The management system according to claim 1,
In the event analysis, the computing resource uses a configuration acquisition degree indicating an event ratio that specifies an identifier of a managed object in the causality.
The management system according to claim 1,
The storage resource holds configuration information acquisition availability management information indicating whether or not to acquire configuration information for generating a topology from the configuration management information.
The management system, wherein the computing resource refers to the configuration information acquisition availability management information and determines whether a topology for identifying an identifier of a management object of the derived event can be generated from the configuration management information.
The management system according to claim 1,
The storage resource holds topology generation method management information indicating a method for generating information constituting the topology from the configuration management information;
When the topology generation method management information does not include a method for generating a topology for identifying the management object identifier of the derived event, the computing resource does not specify the management object identifier of the derived event. A management system for designating a type of the managed object and a type of event of the derived event.

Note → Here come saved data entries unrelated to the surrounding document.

--- src/rtl/bus2st_lane_sched.sv ---
// bus2st_lane_sched
// Shares one memory read bus between NUM_LANES bus2st lanes in the clk_bus
// domain. A whole turbo packet (NUM_BUS_PER_TURBO_PKT beats) is granted to one
// idle lane, chosen round-robin, and the lane stays busy until it reports
// read-complete.
//
// Optional build macro: BUS2ST_SCHED_PKT_CNT_EN
//   defined   -> pkt_cnt counts dispatched packets (16-bit, wrapping)
//   undefined -> pkt_cnt is tied to 16'h0000 and no counter flops exist
//
// state  | meaning
// -------+----------------------------------------------------------------
// IDLE   | searching for an eligible lane (ready and not busy), in_ready=0
// GRANT  | lane selection registered, beat counter cleared, in_ready=0
// STREAM | accepting beats for the granted lane until the packet is full
// CLOSE  | packet done: mark lane busy, advance round-robin pointer

module bus2st_lane_sched #(
    parameter int NUM_LANES             = 4,
    parameter int BUS                   = 534,
    parameter int NUM_BUS_PER_TURBO_PKT = 25
) (
    input  logic                 clk_bus,
    input  logic                 rst,
    input  logic [BUS-1:0]       in_data,
    input  logic                 in_valid,
    output logic                 in_ready,
    output logic [BUS-1:0]       lane_data,
    output logic [NUM_LANES-1:0] lane_en,
    input  logic [NUM_LANES-1:0] lane_ready,
    input  logic [NUM_LANES-1:0] lane_complt,
    output logic [2:0]           cur_lane,
    output logic [NUM_LANES-1:0] lane_busy,
    output logic [15:0]          pkt_cnt
);

    typedef enum logic [1:0] {
        IDLE   = 2'd0,
        GRANT  = 2'd1,
        STREAM = 2'd2,
        CLOSE  = 2'd3
    } state_t;

    localparam logic [7:0] PKT_BEATS = 8'(NUM_BUS_PER_TURBO_PKT);
    localparam logic [7:0] LAST_BEAT = 8'(NUM_BUS_PER_TURBO_PKT - 1);
    localparam logic [3:0] LANES_W4  = 4'(NUM_LANES);

    state_t               state;
    state_t               state_nxt;
    logic [7:0]           beat_cnt;
    logic [2:0]           rr_ptr;
    logic [NUM_LANES-1:0] complt_q;
    logic [NUM_LANES-1:0] complt_rise;
    logic [NUM_LANES-1:0] elig;
    logic [NUM_LANES-1:0] elig_rot;
    logic [NUM_LANES-1:0] cur_onehot;
    logic [NUM_LANES-1:0] busy_set;
    logic                 sel_found;
    logic [2:0]           sel_idx;
    logic                 xfer;

    assign elig        = lane_ready & ~lane_busy;
    assign complt_rise = lane_complt & ~complt_q;
    assign cur_onehot  = NUM_LANES'(1) << cur_lane;
    assign xfer        = in_valid & in_ready;
    assign busy_set    = (state == CLOSE) ? cur_onehot : '0;

    // Rotate eligibility so bit 0 corresponds to rr_ptr; the lowest set bit
    // of the rotated vector is then the first eligible lane at or after rr_ptr.
    assign elig_rot = NUM_LANES'({elig, elig} >> rr_ptr);

    // Round-robin pick: lowest rotated offset wins, mapped back to a lane index.
    always_comb begin
        logic [3:0] sum;
        sel_found = 1'b0;
        sel_idx   = '0;
        sum       = '0;
        for (int k = NUM_LANES - 1; k >= 0; k--) begin
            if (elig_rot[k]) begin
                sel_found = 1'b1;
                sum       = {1'b0, rr_ptr} + 4'(k);
                sel_idx   = (sum >= LANES_W4) ? 3'(sum - LANES_W4) : 3'(sum);
            end
        end
    end

    // State register.
    always_ff @(posedge clk_bus or posedge rst) begin
        if (rst) begin
            state <= IDLE;
        end else begin
            state <= state_nxt;
        end
    end

    // Next-state and in_ready; the packet length is bounded by our own count,
    // never by lane_ready, so strobe-to-ready lag in the lane cannot overrun.
    always_comb begin
        state_nxt = state;
        in_ready  = 1'b0;
        unique case (state)
            IDLE: begin
                if (sel_found) begin
                    state_nxt = GRANT;
                end
            end
            GRANT: begin
                state_nxt = STREAM;
            end
            STREAM: begin
                in_ready = (beat_cnt < PKT_BEATS);
                if (in_valid && (beat_cnt == LAST_BEAT)) begin
                    state_nxt = CLOSE;
                end
            end
            CLOSE: begin
                state_nxt = IDLE;
            end
            default: begin
                state_nxt = IDLE;
            end
        endcase
    end

    // Lane selection, beat counting and round-robin pointer advance.
    always_ff @(posedge clk_bus or posedge rst) begin
        if (rst) begin
            cur_lane <= '0;
            beat_cnt <= '0;
            rr_ptr   <= '0;
        end else begin
            unique case (state)
                IDLE: begin
                    if (sel_found) begin
                        cur_lane <= sel_idx;
                    end
                end
                GRANT: begin
                    beat_cnt <= '0;
                end
                STREAM: begin
                    if (xfer) begin
                        beat_cnt <= beat_cnt + 8'd1;
                    end
                end
                CLOSE: begin
                    rr_ptr <= (int'(cur_lane) == NUM_LANES - 1) ? 3'd0 : cur_lane + 3'd1;
                end
                default: begin
                end
            endcase
        end
    end

    // Registered beat and one-hot strobe: exactly one cycle from accept to lane.
    always_ff @(posedge clk_bus or posedge rst) begin
        if (rst) begin
            lane_en   <= '0;
            lane_data <= '0;
        end else begin
            lane_en <= '0;
            if (xfer) begin
                lane_en   <= cur_onehot;
                lane_data <= in_data;
            end
        end
    end

    // Busy tracking: set on CLOSE, clear on a registered rising edge of
    // lane_complt; set wins when both hit the same lane in one cycle.
    always_ff @(posedge clk_bus or posedge rst) begin
        if (rst) begin
            complt_q  <= '0;
            lane_busy <= '0;
        end else begin
            complt_q  <= lane_complt;
            lane_busy <= (lane_busy & ~complt_rise) | busy_set;
        end
    end

`ifdef BUS2ST_SCHED_PKT_CNT_EN
    logic [15:0] pkt_cnt_q;

    // Dispatched-packet counter, one increment per CLOSE, wraps at 16 bits.
    always_ff @(posedge clk_bus or posedge rst) begin
        if (rst) begin
            pkt_cnt_q <= '0;
        end else if (state == CLOSE) begin
            pkt_cnt_q <= pkt_cnt_q + 16'd1;
        end
    end

    assign pkt_cnt = pkt_cnt_q;
`else
    assign pkt_cnt = 16'h0000;
`endif

endmodule
--- config.mk ---
export PLATFORM = sky130hd
export DESIGN_NAME = bus2st_lane_sched
export DESIGN_NICKNAME = d
export VERILOG_FILES = /design/src/rtl/bus2st_lane_sched.sv
export SDC_FILE = /design/constraint.sdc
export NUM_CORES = 1
export LEC_CHECK = 0
export CORE_AREA = 2 2 429 431
export DETAILED_ROUTE_END_ITERATION = 10
export DIE_AREA = 0 0 431 433
export PLACE_DENSITY = 0.39
export SLEW_MARGIN = 20
export SYNTH_ARGS = -nofsm -noshare
export SYNTH_HDL_FRONTEND = slang
export SYNTH_SLANG_ARGS = --single-unit
--- constraint.sdc ---
create_clock -name clk_bus -period 42.8 [get_ports clk_bus]
set_input_delay 4.28 -clock clk_bus [delete_from_list [all_inputs] [get_ports clk_bus]]
set_output_delay 4.28 -clock clk_bus [all_outputs]
set_load 0.02 [all_outputs]
* Word level (Yosys, flattened, before mapping) *
Cells that the tools add are included.
W data, S select, Z words.

storage, ports and cells
  register bits = 562
  input port bits = 545
  word-level logic and storage cells = 67
  output and inout bits = 562

operators by class
  bitwise gates (word level) = 8
  magnitude comparators = 5
  eq/ne operators = 8
  shifts and indexed selects = 2
  multiplexer cells = 21
  add/sub/neg operators = 9
  reductions and logical operators = 6

operator list
  operator               count
  $mux W3                9
  $pmux W8 S2            1
  $and A4 B4 Y4          3
  $ge A4 B3 Y1 const B   3
  $not A4 Y4             3
  $sub A3 B3 Y3 const B  4
  $add A3 B2 Y4 const B  2
  $add A8 B1 Y8 const B  1
  $eq A8 B5 Y1 const B   1
  $lt A8 B5 Y1 const B   1
  $mux W4                2
  $mux W8                1
  $pmux W2 S4            1
  $shr A8 B3 Y4          1
  $ne A2 B2 Y1 const B   3
  $reduce_and A2 Y1      3
  $mux W1                5
  $add A3 B1 Y4 const B  1
  $eq A2 B2 Y1 const B   2
  $mux W2                2
  $or A4 B4 Y4           1
  $shl A1 B3 Y4 const A  1
  $add A3 B1 Y3 const B  1
  $eq A3 B3 Y1 const B   1
  6 further kinds        6

* Logic depth before layout (Yosys ltp) *
  depth after elaboration = 9
  mapped depth = 9
  gate-level depth less buffers = 7

* Least setup slack after synthesis *
OpenSTA, ideal clock, no wires.

  path type = input-to-reg
  from = input port lane_ready[0]
  to = register state[1]
  setup time = 0.128 ns
  cell stages on the path = 5
  path slack = 37.198 ns
  path buffers = 0
  required time = 42.672 ns
  arrival time = 5.475 ns
  cell sequence = nor4bb_1 and3b_1 and2_4 a22oi_2 mux2_1

between the ends
  cells in the longest elaborated chain, start to end = 8

RTL lines
  element                               line  RTL
  from (decl)                           30    input logic [NUM_LANES-1:0] lane_ready,
  $and A4 B4 Y4 *                       62    assign elig = lane_ready & ~lane_busy;
  $shr A8 B3 Y4 *                       70    assign elig_rot = NUM_LANES'({elig, elig} >> rr_ptr);
  $mux W1 (3 in series)                 79    if (elig_rot[k]) begin
  $mux W1 *                             79
  $ne A2 B2 Y1 (no source line) *       n/a
  $reduce_and A2 Y1 (no source line) *  n/a
  to (signal assigned)                  92    state <= state_nxt;
  to (decl)                             48    state_t state;

Every way passes the cells marked *; elsewhere a longest branch is shown, timed or not.
A chain may end at the register's enable or synchronous reset.

* Worst setup path after layout *
  from = input port in_valid
  to = register lane_data[196]

between the ends
  cells in the longest elaborated chain, start to end = 1

RTL lines
  element               line  RTL
  from (decl)           26    input logic in_valid,
  $and A1 B1 Y1         65    assign xfer = in_valid & in_ready;
  to (signal assigned)  164   lane_data <= in_data;
  to (decl)             28    output logic [BUS-1:0] lane_data,

No other way between the ends.

==> flow_metrics.tcl <==
set metrics [dict create \
    finalClockSkew_ps 26.06 \
    first_pass_iters 5 \
    finalSetupTns_ps 0 \
    cap_viol_max_count 0 \
    drt_iter0_drc 1163 \
    grt-ovfl-total 0 \
    synth_warnings 0 \
    cts.clk_slew.worst_paths_ps 60 \
    crit_start "in_valid" \
    die_area_um2 186600 \
    synthArstFlopShare_pct 100.0 \
    clk_path_buf_depth 3 \
    dp_cells 5791 \
    drive_gt1_share_pct 3.921 \
    io_buffers 1090 \
    fin_area_um2 37520 \
    synth.distinct_cells 46 \
    num-fill-cells 20100 \
    wl_per_cell_um 20.63 \
    vias 19970 \
    grt_setup_unrepaired "false" \
    reg2reg_to "lane_data[196]" \
    min_period_ps 7953 \
    drc 0 \
    layout_commonest_cell "nand2_1" \
    dpl_worst_slack_ps 34040 \
    holdPathEnd "lane_data[22]" \
    routed_wl_mm 122.5 \
    min-delay-start "lane_data[22]" \
    area.growth.synth_to_final_pct 73.65 \
    rows 157 \
    insertion_delay_ps 690 \
    ir_drop_v 0.00003171 \
    final_cells 5938 \
    r2r_cells 8 \
    place_area_um2 35050 \
    final_cell_mix "1,612 x nand2_1, 1,090 x clkdlybuf4s50_1, 562 x dfrtp_1" \
    synth_edf_count 0 \
    synth-seq-cells 562 \
    vias_per_cell 3.363 \
    ff2ff_setup_slack_ps 37890 \
    core_area_um2 182100 \
    final_hold_viol_count 0 \
    finalMaxSlewViolations 0 \
    start_util_pct 11.86 \
    postCtsSetupRepairBufs 0 \
    io-pin-count 1107 \
    powerDensity_nw_per_um2 79.25 \
    start_kind "input pin" \
    antenna_found_initial 28 \
    syn_inst 2418 \
    timing.rr.start "beat_cnt[6]" \
    cts_hold_buffers 0 \
    max_freq_mhz 125.7 \
    hold_path_depth 2 \
    synth_ff_type "dfrtp_1" \
    cp.required_ps 43410 \
    fin_nets 4042 \
    setup_viol 0 \
    cp.arrival_ps 8560 \
    cts_resized 0 \
    grt_start_max_net_pins 154 \
    avgSynthCellArea_um2 8.935 \
    path_max_fanout 86 \
    cts_max_level 3 \
    cts_made_buffers 77 \
    critPathCaptureType "register" \
    status "finished clean" \
    grt_pass1_vias 20360 \
    die_width_um 431 \
    syn_area_um2 21610 \
    critPathKind "in2reg" \
    max_slew_margin_pct 28.53 \
    dp_hpwl_mm 93.91 \
    ys_seq_area_share_pct 65.09 \
    min_path_type "reg2reg" \
    grtUsageTotal_pct 12.61 \
    multi_input_area_um2 6859 \
    layout_setup_ws_ps 34850 \
    die_y_um 433 \
    root_buffer "clkbuf_16" \
    cts_tree "built" \
    max_slew.worst_pin.slew_ps 1072 \
    gp_congestion 0.8862 \
    period_share_pct 18.58 \
    power_leakage_nw 17.44 \
    grt_pass1_wl_mm 166.4 \
    ant_nets 0 \
    cts_sinks 562 \
    ff_latch_area_um2 14060 \
]
## final cells by class
class,instances,share of cell area (%)
inverters,12,0.1401
repair buffers,1110,29.57
flip-flops and latches,562,37.48
diodes,8,0.05336
clock buffers,119,5.959
well taps,2385,7.954
multi-input cells,1722,18.28
clock inverters,20,0.5603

An event analysis method by a management system that manages a plurality of managed devices,
The management system includes:
Configuration management information for storing configuration information related to a plurality of managed objects including a plurality of managed object devices and a plurality of components in the plurality of managed object devices; and
Event propagation model management information for storing an event propagation model indicating a relationship between a cause event and a derived event that is sequentially derived from the cause event using the type of the managed object and the event type, and
The event analysis method includes:
Select an event propagation model from the event propagation model management information,
A topology showing a relationship between managed objects corresponding to a relationship between events defined in the selected event propagation model is generated from the configuration management information,
From the selected event propagation model and the topology, generate a causality that indicates the relationship between the cause event that specifies the identifier of the managed object and the type of the event, and the derived event that is sequentially derived from the cause event,
In the generation of the causality, when the topology for identifying the identifier of the management object of the derived event can be generated from the configuration management information, the identifier of the management object of the derived event and the event type are specified,
In the generation of the causality, when the topology for specifying the identifier of the derived event cannot be generated from the configuration management information, the managed object of the derived event without specifying the identifier of the managed object of the derived event Specify the type of event and the type of event,
An event analysis method for performing event analysis by comparing the generated causality with an event that actually occurs in the plurality of devices to be managed.